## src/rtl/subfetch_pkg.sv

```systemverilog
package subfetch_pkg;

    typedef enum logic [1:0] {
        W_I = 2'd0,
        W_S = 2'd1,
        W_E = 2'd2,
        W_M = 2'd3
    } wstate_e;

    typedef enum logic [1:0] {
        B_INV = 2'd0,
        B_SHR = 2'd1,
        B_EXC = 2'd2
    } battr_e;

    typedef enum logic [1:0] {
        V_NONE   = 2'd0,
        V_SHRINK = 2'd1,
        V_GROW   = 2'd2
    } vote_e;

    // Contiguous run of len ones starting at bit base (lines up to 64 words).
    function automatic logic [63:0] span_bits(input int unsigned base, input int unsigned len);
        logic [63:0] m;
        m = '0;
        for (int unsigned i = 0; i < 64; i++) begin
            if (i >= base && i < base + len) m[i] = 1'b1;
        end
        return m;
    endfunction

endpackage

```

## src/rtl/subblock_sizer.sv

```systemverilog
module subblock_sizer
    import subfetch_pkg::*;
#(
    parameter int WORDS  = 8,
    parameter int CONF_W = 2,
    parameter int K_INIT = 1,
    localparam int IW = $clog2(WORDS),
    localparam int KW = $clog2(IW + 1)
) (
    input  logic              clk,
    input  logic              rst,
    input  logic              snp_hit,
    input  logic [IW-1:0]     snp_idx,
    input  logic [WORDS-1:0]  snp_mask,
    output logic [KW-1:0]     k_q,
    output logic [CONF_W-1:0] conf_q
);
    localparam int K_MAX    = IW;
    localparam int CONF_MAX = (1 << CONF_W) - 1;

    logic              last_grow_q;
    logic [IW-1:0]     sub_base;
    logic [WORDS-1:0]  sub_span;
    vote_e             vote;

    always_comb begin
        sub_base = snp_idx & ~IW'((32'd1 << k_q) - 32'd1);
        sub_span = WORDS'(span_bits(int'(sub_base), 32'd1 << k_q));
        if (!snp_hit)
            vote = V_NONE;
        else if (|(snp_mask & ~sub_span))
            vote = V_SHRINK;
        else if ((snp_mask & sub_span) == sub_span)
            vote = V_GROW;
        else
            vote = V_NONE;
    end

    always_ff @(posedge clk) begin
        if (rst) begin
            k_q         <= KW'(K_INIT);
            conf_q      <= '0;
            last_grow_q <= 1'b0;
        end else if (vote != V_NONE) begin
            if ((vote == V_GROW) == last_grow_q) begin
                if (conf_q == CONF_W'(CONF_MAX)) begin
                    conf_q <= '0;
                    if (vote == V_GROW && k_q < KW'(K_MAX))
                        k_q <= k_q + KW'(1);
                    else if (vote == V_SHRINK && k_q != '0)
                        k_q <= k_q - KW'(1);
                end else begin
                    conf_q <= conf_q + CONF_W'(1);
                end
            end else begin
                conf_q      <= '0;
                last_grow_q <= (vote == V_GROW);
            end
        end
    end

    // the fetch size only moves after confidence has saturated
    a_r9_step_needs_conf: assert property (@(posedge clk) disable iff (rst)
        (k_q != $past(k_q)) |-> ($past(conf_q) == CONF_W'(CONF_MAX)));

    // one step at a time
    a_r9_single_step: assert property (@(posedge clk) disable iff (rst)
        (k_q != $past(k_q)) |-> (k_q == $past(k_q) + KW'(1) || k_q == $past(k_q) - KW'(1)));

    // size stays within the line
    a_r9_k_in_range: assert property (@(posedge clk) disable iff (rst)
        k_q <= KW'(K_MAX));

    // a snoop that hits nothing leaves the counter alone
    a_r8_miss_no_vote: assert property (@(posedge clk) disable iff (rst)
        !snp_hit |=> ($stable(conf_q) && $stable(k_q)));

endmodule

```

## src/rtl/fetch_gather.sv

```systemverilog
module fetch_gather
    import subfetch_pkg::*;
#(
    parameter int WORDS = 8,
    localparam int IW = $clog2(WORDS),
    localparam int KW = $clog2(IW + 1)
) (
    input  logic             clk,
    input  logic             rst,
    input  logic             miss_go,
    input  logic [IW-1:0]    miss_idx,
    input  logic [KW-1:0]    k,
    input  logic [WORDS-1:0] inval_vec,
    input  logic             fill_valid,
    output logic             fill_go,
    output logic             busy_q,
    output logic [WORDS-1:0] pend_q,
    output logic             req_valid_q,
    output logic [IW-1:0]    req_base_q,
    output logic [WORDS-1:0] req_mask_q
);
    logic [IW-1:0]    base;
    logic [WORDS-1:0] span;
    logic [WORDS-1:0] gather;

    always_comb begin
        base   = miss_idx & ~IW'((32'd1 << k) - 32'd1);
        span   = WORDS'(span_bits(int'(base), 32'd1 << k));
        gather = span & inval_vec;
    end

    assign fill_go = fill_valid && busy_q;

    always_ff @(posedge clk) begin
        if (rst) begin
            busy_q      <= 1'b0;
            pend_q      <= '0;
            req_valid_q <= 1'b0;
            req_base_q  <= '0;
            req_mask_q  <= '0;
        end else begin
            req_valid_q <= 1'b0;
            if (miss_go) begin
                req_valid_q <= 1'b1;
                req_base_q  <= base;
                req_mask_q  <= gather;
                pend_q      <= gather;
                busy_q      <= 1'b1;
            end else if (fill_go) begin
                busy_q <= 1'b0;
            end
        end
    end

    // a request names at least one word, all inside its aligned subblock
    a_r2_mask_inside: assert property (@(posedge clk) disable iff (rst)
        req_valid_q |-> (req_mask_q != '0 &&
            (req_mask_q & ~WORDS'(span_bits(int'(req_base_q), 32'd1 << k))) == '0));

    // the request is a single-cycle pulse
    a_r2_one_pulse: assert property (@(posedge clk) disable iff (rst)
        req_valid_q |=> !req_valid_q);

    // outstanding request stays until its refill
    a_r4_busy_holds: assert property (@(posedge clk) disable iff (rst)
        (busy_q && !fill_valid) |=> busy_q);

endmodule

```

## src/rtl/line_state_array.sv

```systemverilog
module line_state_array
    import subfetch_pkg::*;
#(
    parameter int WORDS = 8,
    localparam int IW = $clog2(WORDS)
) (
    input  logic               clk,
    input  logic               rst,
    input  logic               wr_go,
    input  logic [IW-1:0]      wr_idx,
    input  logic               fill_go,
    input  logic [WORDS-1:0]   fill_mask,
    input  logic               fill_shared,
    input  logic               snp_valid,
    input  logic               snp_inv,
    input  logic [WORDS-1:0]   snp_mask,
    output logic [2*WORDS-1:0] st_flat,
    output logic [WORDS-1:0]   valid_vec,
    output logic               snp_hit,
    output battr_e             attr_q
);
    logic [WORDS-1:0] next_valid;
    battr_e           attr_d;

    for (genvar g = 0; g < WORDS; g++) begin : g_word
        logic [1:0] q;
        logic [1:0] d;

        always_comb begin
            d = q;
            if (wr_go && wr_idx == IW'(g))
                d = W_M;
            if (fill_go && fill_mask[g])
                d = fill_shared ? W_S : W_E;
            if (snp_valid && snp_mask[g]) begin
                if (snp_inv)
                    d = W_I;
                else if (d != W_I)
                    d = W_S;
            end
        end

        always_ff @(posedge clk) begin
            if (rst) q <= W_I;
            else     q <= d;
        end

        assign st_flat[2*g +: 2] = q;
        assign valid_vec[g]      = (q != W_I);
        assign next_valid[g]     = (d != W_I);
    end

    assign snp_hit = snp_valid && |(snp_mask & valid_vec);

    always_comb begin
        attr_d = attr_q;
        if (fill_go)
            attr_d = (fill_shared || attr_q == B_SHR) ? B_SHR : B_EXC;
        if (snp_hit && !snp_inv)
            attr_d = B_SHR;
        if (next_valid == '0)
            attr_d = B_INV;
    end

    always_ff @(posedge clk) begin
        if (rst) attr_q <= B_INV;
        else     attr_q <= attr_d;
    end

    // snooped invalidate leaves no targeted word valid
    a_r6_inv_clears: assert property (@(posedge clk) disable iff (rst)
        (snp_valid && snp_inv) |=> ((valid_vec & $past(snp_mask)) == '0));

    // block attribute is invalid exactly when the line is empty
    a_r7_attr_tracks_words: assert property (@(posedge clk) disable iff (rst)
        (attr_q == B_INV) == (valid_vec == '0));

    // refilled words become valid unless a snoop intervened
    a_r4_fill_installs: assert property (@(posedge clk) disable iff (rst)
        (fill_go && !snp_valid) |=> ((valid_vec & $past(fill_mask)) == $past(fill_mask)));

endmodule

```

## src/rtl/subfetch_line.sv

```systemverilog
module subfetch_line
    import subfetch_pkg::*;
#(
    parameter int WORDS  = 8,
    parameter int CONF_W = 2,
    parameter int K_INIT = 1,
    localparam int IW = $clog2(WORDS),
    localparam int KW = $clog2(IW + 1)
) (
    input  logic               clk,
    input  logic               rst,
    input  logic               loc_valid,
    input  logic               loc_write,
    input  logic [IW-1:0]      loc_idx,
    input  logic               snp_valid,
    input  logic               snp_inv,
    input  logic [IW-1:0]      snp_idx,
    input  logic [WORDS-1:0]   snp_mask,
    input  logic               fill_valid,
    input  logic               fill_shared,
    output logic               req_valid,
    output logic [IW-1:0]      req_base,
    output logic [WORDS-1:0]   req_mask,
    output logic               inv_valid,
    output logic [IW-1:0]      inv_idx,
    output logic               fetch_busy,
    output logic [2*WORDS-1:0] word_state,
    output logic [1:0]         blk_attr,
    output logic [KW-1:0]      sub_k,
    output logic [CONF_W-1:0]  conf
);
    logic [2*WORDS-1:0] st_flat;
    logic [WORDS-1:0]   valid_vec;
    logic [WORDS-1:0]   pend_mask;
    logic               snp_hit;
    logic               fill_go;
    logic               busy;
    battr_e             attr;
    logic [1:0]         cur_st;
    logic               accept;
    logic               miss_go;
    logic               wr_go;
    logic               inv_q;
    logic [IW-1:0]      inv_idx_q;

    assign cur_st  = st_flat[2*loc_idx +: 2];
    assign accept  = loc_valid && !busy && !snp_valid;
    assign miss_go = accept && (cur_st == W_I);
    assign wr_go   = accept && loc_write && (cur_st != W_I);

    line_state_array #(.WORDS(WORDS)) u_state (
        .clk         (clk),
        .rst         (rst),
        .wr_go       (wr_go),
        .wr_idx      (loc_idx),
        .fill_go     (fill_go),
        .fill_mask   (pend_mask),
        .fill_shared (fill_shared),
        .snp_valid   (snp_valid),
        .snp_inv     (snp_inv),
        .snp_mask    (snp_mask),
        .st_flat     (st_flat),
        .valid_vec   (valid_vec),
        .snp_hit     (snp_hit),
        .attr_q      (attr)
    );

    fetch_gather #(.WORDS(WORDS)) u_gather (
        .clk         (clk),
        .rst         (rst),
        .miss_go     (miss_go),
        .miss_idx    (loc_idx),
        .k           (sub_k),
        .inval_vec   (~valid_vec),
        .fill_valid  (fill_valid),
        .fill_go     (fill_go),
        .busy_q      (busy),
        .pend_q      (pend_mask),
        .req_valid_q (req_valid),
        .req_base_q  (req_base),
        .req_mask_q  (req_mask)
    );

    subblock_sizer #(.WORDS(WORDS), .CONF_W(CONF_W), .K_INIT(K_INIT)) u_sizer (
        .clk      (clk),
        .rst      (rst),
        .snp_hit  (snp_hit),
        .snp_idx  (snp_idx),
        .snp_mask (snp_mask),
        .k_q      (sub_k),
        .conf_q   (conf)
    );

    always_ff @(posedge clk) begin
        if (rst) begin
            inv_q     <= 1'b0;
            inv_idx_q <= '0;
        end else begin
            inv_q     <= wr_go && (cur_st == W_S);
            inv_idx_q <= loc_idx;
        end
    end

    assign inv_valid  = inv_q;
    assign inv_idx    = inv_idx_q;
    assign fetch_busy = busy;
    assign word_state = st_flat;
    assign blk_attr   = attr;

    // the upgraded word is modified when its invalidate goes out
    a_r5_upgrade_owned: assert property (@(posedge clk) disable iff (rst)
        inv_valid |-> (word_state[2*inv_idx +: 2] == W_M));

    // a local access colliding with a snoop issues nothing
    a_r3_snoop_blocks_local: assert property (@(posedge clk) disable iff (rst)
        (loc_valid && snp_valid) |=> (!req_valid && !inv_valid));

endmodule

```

++++++++

What this task involves: Please find every line in the records above that holds the word "unsigned" and copy it.

Output for this exercise:
    function automatic logic [63:0] span_bits(input int unsigned base, input int unsigned len);
        for (int unsigned i = 0; i < 64; i++) begin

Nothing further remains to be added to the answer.